A physical map of the Salmonella typhimurium LT2 genome made by using XbaI analysis.

S L Liu 1, K E Sanderson 1
PMCID: PMC206564  PMID: 1311300

Abstract

XbaI digestion and pulsed-field gel electrophoresis of the genome of Salmonella typhimurium LT2 yields 24 fragments: 23 fragments (total size, 4,807 kb) are from the chromosome, and one fragment (90 kb) is from the virulence plasmid pSLT. Some of the 23 fragments from the chromosome were located on the linkage map by the use of cloned genes as probes and by analysis of strains which gain an XbaI site from the insertion of Tn10. Twenty-one of the fragments were arranged as a circular physical map by the use of linking probes from a set of 41 lysogens in which Mud-P22 was stably inserted at different sites of the chromosome; fragment W (6.6 kb) and fragment X (6.4 kb) were not located on the physical map. XbaI digestion of strains with Tn10 insertions allowed the physical locations of specific genes along the chromosome to be determined on the basis of analysis of new-fragment sizes.
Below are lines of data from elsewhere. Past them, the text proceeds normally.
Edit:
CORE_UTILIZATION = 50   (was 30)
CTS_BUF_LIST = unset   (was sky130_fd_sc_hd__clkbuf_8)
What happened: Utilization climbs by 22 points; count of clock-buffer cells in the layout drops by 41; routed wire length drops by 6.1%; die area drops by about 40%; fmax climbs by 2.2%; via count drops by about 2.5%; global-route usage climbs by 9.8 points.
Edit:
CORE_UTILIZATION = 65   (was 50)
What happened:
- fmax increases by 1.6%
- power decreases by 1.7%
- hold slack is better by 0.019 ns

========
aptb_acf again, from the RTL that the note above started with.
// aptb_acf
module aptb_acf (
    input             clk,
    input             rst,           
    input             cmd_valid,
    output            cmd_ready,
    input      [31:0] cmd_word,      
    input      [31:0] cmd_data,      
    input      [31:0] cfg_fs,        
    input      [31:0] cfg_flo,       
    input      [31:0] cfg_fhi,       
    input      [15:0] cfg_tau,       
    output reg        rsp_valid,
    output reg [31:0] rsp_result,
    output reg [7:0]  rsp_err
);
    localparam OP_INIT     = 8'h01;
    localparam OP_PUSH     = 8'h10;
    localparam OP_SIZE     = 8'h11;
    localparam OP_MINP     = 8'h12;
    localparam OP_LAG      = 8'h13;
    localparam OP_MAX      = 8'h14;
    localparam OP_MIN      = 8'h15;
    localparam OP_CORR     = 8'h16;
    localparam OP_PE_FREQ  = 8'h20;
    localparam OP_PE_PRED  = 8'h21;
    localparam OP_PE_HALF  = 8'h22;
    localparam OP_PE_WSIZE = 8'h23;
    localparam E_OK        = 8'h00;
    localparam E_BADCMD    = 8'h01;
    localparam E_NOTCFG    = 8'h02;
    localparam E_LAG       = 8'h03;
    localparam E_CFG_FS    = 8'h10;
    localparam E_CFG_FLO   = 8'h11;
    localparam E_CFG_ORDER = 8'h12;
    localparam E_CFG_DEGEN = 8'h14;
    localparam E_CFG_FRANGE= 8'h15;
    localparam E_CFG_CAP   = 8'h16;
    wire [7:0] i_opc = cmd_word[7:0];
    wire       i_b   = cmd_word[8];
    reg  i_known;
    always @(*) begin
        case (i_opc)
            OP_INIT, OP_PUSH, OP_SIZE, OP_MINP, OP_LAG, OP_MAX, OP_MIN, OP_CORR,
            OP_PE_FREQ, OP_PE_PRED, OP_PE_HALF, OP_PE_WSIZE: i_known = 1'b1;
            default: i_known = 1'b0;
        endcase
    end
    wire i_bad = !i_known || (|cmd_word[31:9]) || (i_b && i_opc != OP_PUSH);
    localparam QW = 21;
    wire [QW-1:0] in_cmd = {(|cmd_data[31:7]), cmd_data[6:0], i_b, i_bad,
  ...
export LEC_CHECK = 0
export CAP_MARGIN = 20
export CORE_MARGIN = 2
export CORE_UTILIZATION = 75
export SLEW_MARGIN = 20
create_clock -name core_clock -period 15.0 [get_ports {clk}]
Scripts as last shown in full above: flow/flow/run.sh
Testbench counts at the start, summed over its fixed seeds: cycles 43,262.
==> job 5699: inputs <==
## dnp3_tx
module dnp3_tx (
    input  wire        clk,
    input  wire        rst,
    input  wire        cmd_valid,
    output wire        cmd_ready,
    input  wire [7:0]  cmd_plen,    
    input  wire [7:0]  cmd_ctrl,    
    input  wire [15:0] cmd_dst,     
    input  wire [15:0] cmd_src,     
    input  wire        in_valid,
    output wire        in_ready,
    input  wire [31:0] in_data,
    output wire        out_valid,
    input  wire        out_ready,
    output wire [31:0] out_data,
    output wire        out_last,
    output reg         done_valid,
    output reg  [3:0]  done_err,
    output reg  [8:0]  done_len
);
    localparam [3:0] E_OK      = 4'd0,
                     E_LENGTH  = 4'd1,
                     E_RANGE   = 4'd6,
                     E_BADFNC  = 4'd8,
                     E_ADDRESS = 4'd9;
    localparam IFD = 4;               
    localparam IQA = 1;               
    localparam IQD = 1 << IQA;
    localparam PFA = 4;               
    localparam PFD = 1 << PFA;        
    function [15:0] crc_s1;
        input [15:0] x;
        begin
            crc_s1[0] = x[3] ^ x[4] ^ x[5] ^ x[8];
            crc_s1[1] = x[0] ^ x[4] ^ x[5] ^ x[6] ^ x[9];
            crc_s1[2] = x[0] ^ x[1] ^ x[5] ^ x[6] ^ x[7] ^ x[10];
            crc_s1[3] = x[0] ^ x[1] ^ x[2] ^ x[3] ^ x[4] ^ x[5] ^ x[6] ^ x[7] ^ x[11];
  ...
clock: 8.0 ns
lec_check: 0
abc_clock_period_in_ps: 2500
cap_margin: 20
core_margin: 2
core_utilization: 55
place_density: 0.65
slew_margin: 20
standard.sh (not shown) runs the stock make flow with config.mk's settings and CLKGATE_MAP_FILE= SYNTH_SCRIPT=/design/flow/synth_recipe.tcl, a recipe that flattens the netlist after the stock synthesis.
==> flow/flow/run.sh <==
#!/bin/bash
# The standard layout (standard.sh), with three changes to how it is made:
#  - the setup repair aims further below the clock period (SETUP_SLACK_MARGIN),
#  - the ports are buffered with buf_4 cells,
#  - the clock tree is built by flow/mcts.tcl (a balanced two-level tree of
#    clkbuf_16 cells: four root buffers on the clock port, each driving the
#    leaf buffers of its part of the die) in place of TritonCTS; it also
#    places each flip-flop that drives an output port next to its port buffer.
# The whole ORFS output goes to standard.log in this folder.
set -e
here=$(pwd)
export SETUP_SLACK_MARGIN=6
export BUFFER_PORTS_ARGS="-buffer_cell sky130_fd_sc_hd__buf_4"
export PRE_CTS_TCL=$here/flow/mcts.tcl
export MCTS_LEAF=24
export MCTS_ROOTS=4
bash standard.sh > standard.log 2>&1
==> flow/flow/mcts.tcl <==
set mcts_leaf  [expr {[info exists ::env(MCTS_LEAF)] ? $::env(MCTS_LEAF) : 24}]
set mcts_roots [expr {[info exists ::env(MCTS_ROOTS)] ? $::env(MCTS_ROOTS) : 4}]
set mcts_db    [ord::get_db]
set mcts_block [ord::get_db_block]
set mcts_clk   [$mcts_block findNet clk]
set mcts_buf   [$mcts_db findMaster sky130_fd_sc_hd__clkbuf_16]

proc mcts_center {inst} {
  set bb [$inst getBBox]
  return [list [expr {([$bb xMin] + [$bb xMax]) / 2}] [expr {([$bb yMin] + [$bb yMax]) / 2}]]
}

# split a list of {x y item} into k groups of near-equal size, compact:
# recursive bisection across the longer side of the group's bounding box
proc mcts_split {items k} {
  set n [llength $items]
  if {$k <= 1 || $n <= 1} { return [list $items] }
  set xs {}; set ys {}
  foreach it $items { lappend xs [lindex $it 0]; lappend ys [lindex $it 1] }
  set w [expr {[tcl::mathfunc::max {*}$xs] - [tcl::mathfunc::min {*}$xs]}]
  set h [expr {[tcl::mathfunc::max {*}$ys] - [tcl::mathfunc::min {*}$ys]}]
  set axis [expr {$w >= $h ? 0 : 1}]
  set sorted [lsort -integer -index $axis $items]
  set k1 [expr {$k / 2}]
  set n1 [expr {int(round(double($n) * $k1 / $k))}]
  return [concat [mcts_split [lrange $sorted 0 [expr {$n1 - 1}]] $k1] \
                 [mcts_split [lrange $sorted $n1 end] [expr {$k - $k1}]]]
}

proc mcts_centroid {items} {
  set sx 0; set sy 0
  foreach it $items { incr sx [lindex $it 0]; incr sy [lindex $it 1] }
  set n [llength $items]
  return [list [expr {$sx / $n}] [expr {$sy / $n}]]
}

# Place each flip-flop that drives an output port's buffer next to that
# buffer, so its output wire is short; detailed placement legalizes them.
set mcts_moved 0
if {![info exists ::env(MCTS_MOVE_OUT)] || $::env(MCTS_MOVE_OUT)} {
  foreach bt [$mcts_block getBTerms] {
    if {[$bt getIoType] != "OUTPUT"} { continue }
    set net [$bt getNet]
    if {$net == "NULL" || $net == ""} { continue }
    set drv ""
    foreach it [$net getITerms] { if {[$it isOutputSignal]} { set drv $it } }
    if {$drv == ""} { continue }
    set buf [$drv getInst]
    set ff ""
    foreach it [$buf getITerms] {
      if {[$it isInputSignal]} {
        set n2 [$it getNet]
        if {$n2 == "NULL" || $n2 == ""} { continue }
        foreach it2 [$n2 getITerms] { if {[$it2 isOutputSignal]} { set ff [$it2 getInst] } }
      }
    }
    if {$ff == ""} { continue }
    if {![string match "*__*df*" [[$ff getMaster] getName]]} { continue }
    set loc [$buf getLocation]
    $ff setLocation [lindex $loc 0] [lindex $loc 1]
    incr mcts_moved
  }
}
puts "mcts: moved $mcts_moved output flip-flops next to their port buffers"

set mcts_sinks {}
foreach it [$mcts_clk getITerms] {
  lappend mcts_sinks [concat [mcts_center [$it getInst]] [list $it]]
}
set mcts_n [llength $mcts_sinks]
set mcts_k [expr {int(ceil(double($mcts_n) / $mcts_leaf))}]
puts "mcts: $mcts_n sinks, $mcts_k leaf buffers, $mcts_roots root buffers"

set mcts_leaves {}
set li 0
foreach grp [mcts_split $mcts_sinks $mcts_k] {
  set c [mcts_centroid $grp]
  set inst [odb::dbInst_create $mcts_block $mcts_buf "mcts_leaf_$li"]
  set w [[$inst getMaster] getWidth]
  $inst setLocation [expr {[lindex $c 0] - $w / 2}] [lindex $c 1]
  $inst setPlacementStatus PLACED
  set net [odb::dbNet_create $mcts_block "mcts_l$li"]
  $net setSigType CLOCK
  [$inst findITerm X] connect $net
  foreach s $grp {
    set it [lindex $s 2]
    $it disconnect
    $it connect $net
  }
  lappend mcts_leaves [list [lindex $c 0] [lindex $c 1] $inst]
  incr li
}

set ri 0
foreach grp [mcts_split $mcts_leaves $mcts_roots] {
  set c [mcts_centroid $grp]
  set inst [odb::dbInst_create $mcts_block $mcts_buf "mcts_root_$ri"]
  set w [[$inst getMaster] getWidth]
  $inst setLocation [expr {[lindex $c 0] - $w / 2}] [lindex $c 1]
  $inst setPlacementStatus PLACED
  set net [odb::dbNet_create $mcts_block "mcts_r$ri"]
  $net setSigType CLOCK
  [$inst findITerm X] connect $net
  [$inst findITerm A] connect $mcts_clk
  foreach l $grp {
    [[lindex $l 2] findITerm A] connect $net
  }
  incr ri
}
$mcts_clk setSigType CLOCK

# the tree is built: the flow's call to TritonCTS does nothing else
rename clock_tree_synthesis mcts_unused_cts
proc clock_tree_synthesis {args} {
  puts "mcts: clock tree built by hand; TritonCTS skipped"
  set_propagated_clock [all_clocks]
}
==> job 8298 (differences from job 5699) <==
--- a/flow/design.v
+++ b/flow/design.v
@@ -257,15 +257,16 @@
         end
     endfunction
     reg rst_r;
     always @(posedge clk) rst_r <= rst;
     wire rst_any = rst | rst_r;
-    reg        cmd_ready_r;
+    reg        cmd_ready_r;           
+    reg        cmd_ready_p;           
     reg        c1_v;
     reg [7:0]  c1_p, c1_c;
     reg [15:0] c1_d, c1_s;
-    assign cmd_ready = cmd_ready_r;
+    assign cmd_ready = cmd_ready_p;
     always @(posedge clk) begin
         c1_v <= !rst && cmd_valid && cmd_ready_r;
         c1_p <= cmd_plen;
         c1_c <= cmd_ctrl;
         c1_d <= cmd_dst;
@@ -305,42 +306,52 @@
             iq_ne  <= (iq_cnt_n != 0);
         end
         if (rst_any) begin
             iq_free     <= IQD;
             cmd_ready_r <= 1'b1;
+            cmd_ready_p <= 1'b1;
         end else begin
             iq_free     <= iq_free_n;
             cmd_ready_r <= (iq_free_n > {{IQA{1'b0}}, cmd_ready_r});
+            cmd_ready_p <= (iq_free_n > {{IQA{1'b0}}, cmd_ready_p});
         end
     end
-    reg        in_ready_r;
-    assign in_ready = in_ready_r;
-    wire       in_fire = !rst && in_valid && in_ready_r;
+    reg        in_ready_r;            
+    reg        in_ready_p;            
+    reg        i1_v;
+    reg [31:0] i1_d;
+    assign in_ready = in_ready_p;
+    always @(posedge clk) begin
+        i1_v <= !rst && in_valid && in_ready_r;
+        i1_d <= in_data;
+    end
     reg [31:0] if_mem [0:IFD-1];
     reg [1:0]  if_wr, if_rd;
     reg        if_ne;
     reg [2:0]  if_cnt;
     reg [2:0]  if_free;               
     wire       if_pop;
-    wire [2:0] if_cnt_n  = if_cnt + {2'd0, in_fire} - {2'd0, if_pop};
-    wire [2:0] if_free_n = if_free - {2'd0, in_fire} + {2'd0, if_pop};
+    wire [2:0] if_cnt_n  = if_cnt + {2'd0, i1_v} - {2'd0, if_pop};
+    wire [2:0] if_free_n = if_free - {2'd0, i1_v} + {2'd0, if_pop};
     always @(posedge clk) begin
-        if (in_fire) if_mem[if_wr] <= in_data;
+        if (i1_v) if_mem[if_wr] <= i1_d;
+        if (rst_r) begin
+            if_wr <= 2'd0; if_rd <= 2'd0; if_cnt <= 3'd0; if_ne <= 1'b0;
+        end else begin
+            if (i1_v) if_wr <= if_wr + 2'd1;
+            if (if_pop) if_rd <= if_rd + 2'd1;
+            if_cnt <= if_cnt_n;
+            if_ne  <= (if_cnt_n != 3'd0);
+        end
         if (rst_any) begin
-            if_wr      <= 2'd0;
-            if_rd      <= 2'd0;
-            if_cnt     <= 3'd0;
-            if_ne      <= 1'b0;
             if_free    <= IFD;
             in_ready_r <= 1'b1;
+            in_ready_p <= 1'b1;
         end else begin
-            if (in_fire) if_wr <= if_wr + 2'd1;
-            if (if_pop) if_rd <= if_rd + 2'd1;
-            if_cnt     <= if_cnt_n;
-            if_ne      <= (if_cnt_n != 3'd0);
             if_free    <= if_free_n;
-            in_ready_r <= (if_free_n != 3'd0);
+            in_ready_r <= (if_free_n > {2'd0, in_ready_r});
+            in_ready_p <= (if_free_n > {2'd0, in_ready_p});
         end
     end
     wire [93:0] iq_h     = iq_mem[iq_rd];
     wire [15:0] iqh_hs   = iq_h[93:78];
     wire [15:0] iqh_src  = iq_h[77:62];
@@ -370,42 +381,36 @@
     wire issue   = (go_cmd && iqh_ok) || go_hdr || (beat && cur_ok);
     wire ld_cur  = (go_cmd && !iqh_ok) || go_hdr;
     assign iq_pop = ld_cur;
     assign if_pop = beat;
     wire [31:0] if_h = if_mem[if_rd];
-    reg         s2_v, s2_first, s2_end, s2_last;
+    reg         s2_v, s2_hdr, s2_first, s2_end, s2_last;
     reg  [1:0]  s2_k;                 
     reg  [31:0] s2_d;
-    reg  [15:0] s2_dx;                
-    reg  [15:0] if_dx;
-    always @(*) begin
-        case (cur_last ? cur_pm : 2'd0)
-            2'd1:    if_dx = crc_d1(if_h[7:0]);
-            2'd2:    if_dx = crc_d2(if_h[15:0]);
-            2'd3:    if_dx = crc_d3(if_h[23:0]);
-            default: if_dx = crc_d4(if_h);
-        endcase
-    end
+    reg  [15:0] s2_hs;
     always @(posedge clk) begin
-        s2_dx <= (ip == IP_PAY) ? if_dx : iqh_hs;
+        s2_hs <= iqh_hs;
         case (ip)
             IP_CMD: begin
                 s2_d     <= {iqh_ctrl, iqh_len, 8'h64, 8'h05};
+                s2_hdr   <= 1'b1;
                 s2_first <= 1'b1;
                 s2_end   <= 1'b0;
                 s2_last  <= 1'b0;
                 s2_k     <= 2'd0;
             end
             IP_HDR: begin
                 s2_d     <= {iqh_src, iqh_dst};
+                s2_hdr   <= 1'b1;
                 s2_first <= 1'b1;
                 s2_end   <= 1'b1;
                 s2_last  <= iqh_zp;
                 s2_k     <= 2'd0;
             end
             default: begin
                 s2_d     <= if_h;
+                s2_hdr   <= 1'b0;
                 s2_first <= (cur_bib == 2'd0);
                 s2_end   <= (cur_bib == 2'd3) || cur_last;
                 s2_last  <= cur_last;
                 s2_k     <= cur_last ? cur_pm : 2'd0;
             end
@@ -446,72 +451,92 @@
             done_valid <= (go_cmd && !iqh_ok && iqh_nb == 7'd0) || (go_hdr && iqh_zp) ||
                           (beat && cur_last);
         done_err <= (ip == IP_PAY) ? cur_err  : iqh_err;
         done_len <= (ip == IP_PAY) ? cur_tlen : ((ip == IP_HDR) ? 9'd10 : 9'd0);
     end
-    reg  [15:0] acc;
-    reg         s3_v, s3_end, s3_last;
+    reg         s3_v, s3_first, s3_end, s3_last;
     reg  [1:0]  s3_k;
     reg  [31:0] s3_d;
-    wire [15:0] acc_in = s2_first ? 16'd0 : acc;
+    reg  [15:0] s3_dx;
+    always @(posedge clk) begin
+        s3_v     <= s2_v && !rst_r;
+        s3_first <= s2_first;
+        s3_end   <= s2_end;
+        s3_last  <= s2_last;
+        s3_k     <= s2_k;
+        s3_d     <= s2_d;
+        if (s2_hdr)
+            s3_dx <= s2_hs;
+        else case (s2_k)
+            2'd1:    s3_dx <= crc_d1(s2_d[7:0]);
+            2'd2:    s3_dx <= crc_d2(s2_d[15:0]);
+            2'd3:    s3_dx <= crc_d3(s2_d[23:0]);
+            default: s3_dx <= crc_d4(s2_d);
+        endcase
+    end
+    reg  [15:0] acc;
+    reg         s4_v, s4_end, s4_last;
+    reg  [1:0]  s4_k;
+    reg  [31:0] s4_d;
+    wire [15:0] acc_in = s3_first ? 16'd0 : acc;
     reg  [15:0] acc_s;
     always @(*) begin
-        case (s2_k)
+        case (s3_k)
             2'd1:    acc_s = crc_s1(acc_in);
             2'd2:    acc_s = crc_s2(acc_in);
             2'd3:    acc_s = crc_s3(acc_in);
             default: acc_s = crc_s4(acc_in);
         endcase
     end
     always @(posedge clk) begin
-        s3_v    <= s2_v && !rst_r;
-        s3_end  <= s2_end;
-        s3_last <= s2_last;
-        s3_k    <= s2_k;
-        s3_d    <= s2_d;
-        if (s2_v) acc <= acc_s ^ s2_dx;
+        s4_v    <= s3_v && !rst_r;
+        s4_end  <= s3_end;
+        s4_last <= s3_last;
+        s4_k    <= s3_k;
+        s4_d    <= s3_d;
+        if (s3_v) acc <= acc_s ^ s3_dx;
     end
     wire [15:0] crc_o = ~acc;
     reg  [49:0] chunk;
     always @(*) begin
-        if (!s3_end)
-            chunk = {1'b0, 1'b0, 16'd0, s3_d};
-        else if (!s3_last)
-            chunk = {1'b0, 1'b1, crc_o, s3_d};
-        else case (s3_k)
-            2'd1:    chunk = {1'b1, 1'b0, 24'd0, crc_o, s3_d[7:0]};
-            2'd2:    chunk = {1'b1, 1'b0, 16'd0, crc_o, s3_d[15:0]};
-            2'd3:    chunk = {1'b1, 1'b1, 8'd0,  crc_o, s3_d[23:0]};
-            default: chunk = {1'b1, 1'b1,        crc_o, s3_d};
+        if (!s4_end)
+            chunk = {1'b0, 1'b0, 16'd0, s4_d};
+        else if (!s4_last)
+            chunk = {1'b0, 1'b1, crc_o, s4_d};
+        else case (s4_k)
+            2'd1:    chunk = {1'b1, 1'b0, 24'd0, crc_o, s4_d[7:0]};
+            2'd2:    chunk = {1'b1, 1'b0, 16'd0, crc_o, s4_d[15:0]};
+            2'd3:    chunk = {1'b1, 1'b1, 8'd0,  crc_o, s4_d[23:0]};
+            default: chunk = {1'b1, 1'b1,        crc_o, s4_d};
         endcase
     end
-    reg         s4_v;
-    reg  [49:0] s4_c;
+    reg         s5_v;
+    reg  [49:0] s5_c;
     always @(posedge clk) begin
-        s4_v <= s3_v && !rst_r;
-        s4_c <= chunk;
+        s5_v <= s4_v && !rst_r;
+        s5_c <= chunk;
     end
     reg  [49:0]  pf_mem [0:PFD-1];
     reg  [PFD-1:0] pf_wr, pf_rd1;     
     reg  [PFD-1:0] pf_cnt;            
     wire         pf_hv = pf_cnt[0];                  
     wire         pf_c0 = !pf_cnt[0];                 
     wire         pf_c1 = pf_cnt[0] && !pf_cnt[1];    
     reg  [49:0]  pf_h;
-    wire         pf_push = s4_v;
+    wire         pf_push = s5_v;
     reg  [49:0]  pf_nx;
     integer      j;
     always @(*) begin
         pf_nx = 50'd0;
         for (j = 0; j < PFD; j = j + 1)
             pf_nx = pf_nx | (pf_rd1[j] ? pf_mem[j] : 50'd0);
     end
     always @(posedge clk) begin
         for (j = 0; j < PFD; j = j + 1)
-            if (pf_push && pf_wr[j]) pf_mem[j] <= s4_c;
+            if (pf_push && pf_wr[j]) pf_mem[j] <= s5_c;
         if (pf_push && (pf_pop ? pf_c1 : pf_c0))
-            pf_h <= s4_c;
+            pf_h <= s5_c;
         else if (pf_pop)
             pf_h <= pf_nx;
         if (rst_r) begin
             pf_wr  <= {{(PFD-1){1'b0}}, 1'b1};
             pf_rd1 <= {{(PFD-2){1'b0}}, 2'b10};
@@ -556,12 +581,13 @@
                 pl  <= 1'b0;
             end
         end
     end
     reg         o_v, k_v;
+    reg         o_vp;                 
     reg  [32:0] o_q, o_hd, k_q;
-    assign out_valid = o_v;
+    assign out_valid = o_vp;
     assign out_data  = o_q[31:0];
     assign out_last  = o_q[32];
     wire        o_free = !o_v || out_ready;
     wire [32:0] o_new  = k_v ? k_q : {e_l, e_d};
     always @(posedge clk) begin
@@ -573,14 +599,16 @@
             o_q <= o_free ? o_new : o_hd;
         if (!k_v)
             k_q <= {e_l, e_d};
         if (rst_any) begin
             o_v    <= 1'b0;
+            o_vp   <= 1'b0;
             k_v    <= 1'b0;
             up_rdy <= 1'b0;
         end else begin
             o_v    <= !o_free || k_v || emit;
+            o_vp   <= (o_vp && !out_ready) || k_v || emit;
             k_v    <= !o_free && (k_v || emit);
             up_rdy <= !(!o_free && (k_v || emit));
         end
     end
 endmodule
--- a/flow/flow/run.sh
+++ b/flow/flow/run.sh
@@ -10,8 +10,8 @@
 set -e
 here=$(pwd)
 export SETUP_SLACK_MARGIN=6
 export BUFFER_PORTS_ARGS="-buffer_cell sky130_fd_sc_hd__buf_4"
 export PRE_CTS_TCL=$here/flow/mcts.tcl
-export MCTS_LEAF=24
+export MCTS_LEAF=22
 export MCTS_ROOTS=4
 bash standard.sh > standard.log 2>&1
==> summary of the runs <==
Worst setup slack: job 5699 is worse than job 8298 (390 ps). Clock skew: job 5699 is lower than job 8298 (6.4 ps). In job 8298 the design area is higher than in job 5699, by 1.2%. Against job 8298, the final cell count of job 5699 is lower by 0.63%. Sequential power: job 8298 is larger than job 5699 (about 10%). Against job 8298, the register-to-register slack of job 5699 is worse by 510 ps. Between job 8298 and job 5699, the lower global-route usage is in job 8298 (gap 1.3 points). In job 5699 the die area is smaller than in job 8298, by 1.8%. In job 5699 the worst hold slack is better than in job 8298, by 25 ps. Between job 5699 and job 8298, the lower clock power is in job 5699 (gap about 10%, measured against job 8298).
What follows belongs to an exercise in optimizing a design on an open flow for small area; a production flow would make more cautious choices.
RTL that was checked went through simulation tests only; none was proved equivalent to the original.
No activity file was given, so power comes from the tool's default toggle rates. The flow treats the clock pin as an ideal source, which a real chip does not have.

Design wiegand_core, start of the top module:
module wiegand_core (
    input             clk,
    input             rst,
    input             tick_us,
    input             edge_d0,
    input             edge_d1,
    input             cfg_deadtime_en,
    input      [31:0] cfg_dead_time_us,
    input      [31:0] cfg_partial_timeout_us,
    input      [31:0] cfg_gap_us,
    input      [31:0] cfg_dup_window_us,
    input      [31:0] cfg_cadence_us,
    input             cfg_overflow_policy,
    output reg        tx_valid,
    output     [15:0] tx_id,
    output     [55:0] tx_msg,
    output     [2:0]  tx_len,
    output reg        ev_cap_ok,
    output reg        ev_cap_err,
    output reg        ev_q_ovf,
    output     [15:0] ev_push_id,
    output reg        ev_evict,
    output     [15:0] ev_evict_id
);
    localparam FRAME_BITS = 26;
    reg [4:0]  fcnt;
    reg [15:0] idsr;        
    reg [15:0] dup_id;      
    reg        pend;        
    reg [4:0]  head_p;      
    reg [4:0]  tail_p;      
    reg        full;        
    reg [15:0] ring [0:31];
    reg [31:0] r_bit, r_edge, r_dup, r_tx;
    reg        x_bit, x_edge, x_dup, x_tx;
    wire        q_empty = (head_p == tail_p) && !full;
    wire        attempt = x_tx || (r_tx == 32'd0);           
    wire        pop     = attempt && !q_empty;
    wire fcnt_partial = (fcnt != 5'd0) && (fcnt < FRAME_BITS);
    wire abandon  = fcnt_partial && x_bit;                   
    wire complete = (fcnt == FRAME_BITS) && x_bit;           
    wire in_window = !x_dup && (r_dup != 32'd0);
    wire suppress  = (dup_id == idsr) && in_window;
    wire forward   = complete && !suppress;
    wire       full_after_pop  = full && !pop;
    wire       push_ok     = forward && !full_after_pop;
    wire       push_evict  = forward && full_after_pop && !cfg_overflow_policy;
  ...
Size: about 2,100 cells after synthesis, roughly 700 flip-flops, roughly 280 I/O pins.
==> flow/config.mk <==
export PLATFORM = sky130hd
export DESIGN_NAME = wiegand_core
export DESIGN_NICKNAME = wiegand_core
export VERILOG_FILES = /design/flow/design.v
export SDC_FILE = /design/flow/constraint.sdc
export NUM_CORES = 4
export LEC_CHECK = 0
export CAP_MARGIN = 20
export CORE_MARGIN = 2
export CORE_UTILIZATION = 50
export SLEW_MARGIN = 20
export SYNTH_HIERARCHICAL = 1
==> flow/constraint.sdc <==
create_clock -name core_clock -period 20.0 [get_ports {clk}]
set_input_delay 4.0000 -clock core_clock [delete_from_list [all_inputs] [get_ports {clk}]]
set_output_delay 4.0000 -clock core_clock [all_outputs]
set_load 0.01 [all_outputs]
standard.sh (not shown) runs the stock make flow with config.mk's settings and CLKGATE_MAP_FILE= SYNTH_SCRIPT=/design/flow/synth_recipe.tcl, a recipe that flattens the netlist after the stock synthesis.
==> flow/flow/run.sh <==
#!/bin/bash
set -euo pipefail
bash standard.sh \
  "BUFFER_PORTS_ARGS=-buffer_cell sky130_fd_sc_hd__buf_1" \
  "CTS_ARGS=-sink_clustering_enable -repair_clock_nets -dont_use_dummy_load -buf_list sky130_fd_sc_hd__clkbuf_8 -sink_clustering_size 18 -sink_clustering_max_diameter 90" \
  finish > flow.log 2>&1
Next try:
==> flow/flow/run.sh (replaced) <==
#!/bin/bash
set -euo pipefail
bash standard.sh \
  "BUFFER_PORTS_ARGS=-buffer_cell sky130_fd_sc_hd__buf_1" \
  "CTS_ARGS=-sink_clustering_enable -repair_clock_nets -dont_use_dummy_load -buf_list sky130_fd_sc_hd__clkbuf_8 -sink_clustering_size 16 -sink_clustering_max_diameter 80" \
  finish > flow.log 2>&1
Total power is higher slightly.
Sequential share of layout area drops by 0.11 points.
Register-to-register slack gets better by 0.07 ns.
Routed wire length is about the same.
Flip-flop and latch count is unchanged.
Via count stays flat.
Setup slack gets better by 0.028 ns.
Global-route usage barely changes.
Area after synthesis does not change.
There is good agreement between the order of genes on the linkage map, which is based primarily on P22 joint transduction and F-mediated conjugation, and the physical map, but there are frequently differences in the length of the interval from the two methods. These analyses allowed the measurement of the amount of DNA packaged in phage P22 heads by Mud-P22 lysogens following induction; this varies from ca. 100 kb (2 min) to 240 kb (5 min) in different parts of the chromosome.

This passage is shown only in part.